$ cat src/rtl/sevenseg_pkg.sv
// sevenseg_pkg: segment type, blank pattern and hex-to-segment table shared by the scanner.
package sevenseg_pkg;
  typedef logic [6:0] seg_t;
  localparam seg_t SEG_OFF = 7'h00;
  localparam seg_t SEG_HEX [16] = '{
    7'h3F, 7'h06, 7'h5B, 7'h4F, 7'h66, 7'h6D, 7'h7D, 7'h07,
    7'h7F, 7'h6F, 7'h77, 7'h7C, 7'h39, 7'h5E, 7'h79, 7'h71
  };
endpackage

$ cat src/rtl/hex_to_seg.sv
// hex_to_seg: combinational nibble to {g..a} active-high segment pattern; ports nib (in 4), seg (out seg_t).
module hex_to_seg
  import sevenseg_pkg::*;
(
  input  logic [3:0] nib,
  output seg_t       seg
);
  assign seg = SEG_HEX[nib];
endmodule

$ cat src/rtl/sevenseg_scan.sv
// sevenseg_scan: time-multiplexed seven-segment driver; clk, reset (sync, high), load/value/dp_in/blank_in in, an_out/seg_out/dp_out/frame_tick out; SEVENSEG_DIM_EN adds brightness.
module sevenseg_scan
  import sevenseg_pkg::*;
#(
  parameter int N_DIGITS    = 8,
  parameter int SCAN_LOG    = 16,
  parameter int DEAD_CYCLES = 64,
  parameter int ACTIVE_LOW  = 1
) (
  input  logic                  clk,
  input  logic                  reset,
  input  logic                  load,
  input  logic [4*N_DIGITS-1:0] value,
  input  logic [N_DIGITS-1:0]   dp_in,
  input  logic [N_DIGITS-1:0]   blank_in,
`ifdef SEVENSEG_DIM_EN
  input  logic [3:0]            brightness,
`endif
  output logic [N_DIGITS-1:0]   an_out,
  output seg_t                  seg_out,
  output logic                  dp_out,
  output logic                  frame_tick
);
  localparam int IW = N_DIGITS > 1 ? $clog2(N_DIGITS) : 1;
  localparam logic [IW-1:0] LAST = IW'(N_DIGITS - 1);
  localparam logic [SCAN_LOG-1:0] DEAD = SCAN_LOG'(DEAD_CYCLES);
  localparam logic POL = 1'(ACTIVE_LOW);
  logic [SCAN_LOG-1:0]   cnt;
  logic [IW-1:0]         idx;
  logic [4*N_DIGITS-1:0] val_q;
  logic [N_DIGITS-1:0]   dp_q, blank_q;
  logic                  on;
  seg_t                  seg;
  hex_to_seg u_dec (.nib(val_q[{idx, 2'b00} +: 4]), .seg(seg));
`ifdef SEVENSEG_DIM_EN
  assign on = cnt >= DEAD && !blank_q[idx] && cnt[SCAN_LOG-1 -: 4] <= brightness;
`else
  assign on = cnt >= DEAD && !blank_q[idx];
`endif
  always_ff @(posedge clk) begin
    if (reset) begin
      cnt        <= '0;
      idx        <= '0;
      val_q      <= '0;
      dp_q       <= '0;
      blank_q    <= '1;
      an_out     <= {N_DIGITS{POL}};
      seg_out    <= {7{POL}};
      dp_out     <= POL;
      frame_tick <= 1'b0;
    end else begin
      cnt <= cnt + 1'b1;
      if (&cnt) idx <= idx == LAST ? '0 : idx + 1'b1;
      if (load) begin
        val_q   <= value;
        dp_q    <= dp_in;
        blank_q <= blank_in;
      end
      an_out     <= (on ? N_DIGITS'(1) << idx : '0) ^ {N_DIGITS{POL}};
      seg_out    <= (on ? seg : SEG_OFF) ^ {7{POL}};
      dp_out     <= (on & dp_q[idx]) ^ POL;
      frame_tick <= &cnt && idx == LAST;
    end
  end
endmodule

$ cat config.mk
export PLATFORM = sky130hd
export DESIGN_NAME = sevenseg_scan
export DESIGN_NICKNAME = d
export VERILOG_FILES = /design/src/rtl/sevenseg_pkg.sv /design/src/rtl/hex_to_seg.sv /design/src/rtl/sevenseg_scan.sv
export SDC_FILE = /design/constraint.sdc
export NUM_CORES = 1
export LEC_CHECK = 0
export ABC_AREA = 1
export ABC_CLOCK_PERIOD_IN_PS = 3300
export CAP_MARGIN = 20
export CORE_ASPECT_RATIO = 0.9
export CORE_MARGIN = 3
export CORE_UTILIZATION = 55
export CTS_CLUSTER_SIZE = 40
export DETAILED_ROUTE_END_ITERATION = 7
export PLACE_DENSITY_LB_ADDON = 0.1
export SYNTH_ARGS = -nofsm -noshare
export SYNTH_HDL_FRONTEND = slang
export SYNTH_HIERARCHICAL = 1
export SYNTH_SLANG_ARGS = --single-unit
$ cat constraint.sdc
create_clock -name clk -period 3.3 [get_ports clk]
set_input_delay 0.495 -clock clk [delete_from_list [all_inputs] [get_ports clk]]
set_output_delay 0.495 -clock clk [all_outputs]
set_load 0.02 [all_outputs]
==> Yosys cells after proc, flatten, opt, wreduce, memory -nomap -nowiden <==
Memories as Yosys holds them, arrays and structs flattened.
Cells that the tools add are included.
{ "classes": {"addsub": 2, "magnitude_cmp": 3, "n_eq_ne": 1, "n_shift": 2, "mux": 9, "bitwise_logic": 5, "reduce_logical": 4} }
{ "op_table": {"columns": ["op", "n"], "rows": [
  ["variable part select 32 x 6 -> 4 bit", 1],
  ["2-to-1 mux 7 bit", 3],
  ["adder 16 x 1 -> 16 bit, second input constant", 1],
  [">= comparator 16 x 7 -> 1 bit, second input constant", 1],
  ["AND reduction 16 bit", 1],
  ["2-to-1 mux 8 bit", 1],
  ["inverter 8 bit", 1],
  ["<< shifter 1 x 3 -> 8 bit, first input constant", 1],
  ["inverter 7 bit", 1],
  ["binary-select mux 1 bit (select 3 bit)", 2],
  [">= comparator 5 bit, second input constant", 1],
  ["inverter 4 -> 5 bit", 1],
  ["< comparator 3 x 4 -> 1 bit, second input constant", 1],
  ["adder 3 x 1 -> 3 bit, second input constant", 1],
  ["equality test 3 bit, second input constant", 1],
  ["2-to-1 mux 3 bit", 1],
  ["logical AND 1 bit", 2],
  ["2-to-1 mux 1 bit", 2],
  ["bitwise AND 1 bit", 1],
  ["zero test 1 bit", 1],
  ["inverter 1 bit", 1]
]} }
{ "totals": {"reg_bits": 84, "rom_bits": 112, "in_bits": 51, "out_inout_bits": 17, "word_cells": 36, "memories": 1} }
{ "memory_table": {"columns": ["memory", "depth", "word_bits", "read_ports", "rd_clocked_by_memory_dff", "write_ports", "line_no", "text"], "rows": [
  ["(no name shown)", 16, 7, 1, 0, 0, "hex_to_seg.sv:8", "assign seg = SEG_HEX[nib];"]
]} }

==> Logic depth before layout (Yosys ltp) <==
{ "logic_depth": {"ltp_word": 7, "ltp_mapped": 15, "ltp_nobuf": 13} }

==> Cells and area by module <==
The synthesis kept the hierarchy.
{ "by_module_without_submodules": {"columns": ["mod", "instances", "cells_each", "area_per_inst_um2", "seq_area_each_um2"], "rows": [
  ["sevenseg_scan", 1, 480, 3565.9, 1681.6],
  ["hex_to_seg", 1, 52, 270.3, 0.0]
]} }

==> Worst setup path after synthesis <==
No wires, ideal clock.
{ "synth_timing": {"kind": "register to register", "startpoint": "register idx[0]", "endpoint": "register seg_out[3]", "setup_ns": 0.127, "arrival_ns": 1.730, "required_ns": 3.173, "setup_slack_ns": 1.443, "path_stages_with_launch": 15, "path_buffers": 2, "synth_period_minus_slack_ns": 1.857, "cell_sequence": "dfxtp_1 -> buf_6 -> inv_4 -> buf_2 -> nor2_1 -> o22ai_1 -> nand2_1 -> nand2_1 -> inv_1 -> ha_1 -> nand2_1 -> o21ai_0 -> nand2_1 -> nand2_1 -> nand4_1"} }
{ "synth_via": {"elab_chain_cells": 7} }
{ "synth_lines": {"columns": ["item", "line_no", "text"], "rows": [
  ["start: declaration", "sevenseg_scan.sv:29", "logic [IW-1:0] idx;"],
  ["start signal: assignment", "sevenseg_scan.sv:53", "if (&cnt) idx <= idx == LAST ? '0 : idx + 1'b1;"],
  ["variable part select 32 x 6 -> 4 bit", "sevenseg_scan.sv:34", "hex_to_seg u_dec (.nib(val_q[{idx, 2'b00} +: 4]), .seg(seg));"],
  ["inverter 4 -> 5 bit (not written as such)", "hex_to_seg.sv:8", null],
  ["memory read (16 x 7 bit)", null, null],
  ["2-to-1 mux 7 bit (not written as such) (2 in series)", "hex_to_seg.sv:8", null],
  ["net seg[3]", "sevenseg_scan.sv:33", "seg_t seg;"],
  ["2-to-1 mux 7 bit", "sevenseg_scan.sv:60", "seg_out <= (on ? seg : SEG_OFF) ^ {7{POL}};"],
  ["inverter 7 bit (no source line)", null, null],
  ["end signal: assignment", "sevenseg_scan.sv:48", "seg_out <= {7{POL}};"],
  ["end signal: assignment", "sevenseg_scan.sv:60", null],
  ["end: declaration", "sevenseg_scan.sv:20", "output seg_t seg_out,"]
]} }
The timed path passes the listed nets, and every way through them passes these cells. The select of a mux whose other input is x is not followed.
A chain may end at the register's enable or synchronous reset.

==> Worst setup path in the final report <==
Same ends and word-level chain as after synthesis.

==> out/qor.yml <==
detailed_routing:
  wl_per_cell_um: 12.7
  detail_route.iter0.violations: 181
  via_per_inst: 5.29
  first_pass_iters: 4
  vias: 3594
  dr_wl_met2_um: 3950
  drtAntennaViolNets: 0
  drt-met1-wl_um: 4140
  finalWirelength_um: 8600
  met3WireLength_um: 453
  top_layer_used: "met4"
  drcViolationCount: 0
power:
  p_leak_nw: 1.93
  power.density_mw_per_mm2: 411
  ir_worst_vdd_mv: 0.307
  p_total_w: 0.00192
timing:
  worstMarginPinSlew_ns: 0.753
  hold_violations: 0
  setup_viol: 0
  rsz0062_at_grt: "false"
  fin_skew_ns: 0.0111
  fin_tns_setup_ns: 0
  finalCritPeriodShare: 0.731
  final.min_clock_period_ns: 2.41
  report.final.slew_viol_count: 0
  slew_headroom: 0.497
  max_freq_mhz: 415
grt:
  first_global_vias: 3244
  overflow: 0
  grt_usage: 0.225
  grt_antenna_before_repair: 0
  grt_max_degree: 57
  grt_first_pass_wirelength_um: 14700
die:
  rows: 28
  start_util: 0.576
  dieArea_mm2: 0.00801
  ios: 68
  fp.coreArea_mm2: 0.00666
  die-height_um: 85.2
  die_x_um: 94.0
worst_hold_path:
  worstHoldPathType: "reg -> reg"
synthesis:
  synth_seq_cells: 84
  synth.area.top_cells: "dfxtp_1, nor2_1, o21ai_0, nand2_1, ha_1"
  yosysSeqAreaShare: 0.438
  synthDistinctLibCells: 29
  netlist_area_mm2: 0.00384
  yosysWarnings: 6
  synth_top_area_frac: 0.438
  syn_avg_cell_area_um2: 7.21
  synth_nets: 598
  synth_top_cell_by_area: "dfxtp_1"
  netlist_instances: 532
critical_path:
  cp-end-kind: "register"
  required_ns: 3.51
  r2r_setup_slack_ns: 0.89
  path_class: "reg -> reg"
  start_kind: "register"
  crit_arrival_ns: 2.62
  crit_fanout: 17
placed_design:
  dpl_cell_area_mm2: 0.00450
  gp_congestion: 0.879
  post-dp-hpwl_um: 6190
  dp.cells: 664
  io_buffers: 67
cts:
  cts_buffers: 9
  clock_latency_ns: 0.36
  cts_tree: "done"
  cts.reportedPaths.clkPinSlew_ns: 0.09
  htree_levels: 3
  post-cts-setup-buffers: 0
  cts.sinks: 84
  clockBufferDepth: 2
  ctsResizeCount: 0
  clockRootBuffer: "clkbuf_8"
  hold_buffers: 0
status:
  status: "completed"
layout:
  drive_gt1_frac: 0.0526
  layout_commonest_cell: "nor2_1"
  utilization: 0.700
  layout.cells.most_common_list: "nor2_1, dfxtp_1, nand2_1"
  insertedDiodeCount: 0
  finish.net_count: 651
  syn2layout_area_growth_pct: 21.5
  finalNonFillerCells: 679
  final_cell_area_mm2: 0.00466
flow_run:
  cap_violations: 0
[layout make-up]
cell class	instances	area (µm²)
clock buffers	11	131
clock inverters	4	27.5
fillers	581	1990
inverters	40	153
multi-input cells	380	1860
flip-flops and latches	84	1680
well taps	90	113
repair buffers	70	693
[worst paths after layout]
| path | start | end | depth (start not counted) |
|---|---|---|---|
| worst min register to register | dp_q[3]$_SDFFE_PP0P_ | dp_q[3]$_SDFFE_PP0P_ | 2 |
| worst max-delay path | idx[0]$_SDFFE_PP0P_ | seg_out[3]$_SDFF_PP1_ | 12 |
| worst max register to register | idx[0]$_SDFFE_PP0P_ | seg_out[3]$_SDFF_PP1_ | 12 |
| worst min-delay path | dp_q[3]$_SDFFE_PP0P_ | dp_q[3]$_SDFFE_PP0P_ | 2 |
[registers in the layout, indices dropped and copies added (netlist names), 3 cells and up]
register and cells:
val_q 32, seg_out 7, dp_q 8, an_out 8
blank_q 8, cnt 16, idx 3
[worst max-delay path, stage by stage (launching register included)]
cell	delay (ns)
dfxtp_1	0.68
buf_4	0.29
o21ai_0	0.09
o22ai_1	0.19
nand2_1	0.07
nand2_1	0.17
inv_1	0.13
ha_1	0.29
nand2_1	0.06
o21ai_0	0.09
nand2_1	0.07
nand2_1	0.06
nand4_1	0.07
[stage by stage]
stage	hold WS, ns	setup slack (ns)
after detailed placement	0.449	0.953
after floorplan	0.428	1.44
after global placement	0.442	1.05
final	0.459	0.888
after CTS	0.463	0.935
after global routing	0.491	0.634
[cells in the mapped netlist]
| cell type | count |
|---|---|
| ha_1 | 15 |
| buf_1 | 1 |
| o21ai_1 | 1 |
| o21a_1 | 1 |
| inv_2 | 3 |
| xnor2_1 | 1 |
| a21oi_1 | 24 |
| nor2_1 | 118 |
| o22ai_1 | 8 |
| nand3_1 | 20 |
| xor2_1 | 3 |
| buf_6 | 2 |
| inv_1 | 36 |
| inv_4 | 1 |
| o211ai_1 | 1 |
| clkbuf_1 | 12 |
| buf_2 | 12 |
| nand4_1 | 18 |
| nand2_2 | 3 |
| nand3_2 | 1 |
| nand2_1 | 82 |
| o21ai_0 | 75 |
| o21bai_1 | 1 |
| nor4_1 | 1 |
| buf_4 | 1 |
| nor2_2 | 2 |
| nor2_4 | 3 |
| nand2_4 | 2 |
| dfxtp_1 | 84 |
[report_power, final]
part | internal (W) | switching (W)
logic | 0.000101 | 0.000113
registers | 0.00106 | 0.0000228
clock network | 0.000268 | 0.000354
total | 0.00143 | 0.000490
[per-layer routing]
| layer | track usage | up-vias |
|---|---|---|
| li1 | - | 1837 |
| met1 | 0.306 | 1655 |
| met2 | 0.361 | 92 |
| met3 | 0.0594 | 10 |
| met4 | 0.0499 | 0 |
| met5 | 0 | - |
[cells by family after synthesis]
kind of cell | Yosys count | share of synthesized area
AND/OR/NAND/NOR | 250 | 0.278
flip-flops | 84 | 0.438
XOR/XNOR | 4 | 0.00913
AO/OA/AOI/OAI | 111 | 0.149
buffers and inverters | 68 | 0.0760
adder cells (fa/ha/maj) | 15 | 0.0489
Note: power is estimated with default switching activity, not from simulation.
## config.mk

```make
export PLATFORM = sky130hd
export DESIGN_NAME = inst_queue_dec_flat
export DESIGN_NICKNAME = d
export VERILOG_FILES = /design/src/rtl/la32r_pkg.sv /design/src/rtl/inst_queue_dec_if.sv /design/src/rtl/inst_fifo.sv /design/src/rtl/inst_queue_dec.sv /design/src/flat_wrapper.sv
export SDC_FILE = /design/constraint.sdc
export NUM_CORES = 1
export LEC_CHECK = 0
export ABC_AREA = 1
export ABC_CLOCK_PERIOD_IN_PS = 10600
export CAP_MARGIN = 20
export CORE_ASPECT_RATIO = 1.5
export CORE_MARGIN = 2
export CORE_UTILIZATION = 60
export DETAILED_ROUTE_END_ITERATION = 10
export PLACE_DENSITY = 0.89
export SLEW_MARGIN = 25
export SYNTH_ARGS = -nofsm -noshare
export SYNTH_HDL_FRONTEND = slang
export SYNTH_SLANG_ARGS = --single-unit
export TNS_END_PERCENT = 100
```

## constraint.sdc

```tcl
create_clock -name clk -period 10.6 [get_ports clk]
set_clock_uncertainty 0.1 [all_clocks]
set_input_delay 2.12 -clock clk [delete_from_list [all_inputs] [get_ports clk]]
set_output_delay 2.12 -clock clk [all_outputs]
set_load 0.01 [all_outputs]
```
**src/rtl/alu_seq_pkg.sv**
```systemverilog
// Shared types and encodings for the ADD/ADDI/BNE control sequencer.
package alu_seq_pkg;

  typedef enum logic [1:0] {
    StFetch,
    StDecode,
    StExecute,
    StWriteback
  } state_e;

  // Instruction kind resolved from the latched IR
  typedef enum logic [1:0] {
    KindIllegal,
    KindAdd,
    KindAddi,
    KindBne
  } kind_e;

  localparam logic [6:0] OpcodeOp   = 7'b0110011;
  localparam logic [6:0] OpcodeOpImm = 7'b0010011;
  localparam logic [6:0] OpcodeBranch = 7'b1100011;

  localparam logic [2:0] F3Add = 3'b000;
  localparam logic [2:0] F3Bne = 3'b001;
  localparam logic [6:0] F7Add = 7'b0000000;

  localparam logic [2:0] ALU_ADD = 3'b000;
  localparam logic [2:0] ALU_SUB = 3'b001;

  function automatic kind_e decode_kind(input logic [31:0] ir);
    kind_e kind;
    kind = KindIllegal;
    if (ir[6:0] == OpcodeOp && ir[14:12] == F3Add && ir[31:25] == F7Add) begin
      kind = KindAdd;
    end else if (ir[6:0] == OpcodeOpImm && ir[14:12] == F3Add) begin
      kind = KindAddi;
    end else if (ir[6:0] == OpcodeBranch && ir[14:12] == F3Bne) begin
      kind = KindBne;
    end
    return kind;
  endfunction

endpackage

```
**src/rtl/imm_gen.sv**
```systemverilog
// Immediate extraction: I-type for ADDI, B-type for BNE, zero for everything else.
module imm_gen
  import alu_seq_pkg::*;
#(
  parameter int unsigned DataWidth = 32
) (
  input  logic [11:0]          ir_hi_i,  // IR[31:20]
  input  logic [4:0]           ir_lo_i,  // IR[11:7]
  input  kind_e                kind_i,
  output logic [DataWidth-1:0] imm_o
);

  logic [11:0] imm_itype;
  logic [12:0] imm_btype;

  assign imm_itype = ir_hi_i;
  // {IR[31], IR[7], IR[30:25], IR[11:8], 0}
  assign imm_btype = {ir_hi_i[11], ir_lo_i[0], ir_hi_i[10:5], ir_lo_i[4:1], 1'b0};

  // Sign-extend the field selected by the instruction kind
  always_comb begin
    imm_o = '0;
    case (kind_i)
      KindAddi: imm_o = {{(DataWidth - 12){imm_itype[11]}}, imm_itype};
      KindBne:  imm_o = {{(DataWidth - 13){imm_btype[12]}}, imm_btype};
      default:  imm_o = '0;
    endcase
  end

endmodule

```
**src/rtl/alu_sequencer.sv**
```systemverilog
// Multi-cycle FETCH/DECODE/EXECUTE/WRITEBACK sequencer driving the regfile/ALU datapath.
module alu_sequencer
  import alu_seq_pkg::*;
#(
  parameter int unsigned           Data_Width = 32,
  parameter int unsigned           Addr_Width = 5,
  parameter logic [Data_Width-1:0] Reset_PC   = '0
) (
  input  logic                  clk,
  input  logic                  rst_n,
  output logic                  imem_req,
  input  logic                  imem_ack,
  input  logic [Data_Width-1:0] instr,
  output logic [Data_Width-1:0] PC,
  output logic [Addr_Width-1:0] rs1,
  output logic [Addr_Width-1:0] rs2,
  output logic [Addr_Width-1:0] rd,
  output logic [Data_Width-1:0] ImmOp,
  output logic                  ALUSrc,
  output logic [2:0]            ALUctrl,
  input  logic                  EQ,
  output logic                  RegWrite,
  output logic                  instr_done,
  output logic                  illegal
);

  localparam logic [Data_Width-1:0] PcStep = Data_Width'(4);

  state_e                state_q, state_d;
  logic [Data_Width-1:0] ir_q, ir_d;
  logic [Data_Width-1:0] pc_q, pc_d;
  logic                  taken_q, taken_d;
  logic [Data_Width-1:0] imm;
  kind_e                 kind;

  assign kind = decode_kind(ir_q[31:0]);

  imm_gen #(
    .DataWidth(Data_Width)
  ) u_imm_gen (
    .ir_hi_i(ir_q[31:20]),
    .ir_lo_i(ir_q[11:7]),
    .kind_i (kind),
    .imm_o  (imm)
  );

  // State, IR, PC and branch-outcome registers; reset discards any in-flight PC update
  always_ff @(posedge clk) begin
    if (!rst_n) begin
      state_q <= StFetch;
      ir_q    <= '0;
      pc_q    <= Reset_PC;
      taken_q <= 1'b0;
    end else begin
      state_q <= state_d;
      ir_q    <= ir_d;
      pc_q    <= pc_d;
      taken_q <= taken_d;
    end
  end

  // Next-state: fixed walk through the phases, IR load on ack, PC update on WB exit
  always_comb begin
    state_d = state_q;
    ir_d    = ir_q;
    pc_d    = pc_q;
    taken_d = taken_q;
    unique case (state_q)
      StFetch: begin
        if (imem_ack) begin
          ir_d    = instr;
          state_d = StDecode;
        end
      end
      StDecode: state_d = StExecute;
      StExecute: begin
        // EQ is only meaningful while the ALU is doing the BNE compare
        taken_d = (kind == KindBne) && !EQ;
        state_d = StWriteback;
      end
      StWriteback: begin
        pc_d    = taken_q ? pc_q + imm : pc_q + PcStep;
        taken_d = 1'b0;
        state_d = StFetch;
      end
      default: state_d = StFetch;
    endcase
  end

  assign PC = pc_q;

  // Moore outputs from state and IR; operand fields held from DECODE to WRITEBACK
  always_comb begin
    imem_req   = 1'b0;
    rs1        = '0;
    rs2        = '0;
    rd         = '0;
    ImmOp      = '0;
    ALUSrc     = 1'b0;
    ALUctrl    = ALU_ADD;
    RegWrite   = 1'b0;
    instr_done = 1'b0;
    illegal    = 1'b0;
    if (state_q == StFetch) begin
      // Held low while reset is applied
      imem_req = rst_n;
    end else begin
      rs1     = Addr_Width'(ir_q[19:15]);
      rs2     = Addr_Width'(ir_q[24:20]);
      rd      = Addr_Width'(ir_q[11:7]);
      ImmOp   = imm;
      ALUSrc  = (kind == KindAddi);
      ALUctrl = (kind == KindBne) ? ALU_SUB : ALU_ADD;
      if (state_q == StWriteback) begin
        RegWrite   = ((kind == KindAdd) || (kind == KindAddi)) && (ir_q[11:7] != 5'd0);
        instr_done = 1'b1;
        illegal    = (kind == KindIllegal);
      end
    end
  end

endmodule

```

-=-=-=-=-

Exercise details:
Taking the material above, extract exactly and only the lines from the line with "as such) (2" to the line with "finalWirelength_um: 8600", inclusive of both.

Exercise solution:
  ["2-to-1 mux 7 bit (not written as such) (2 in series)", "hex_to_seg.sv:8", null],
  ["net seg[3]", "sevenseg_scan.sv:33", "seg_t seg;"],
  ["2-to-1 mux 7 bit", "sevenseg_scan.sv:60", "seg_out <= (on ? seg : SEG_OFF) ^ {7{POL}};"],
  ["inverter 7 bit (no source line)", null, null],
  ["end signal: assignment", "sevenseg_scan.sv:48", "seg_out <= {7{POL}};"],
  ["end signal: assignment", "sevenseg_scan.sv:60", null],
  ["end: declaration", "sevenseg_scan.sv:20", "output seg_t seg_out,"]
]} }
The timed path passes the listed nets, and every way through them passes these cells. The select of a mux whose other input is x is not followed.
A chain may end at the register's enable or synchronous reset.

==> Worst setup path in the final report <==
Same ends and word-level chain as after synthesis.

==> out/qor.yml <==
detailed_routing:
  wl_per_cell_um: 12.7
  detail_route.iter0.violations: 181
  via_per_inst: 5.29
  first_pass_iters: 4
  vias: 3594
  dr_wl_met2_um: 3950
  drtAntennaViolNets: 0
  drt-met1-wl_um: 4140
  finalWirelength_um: 8600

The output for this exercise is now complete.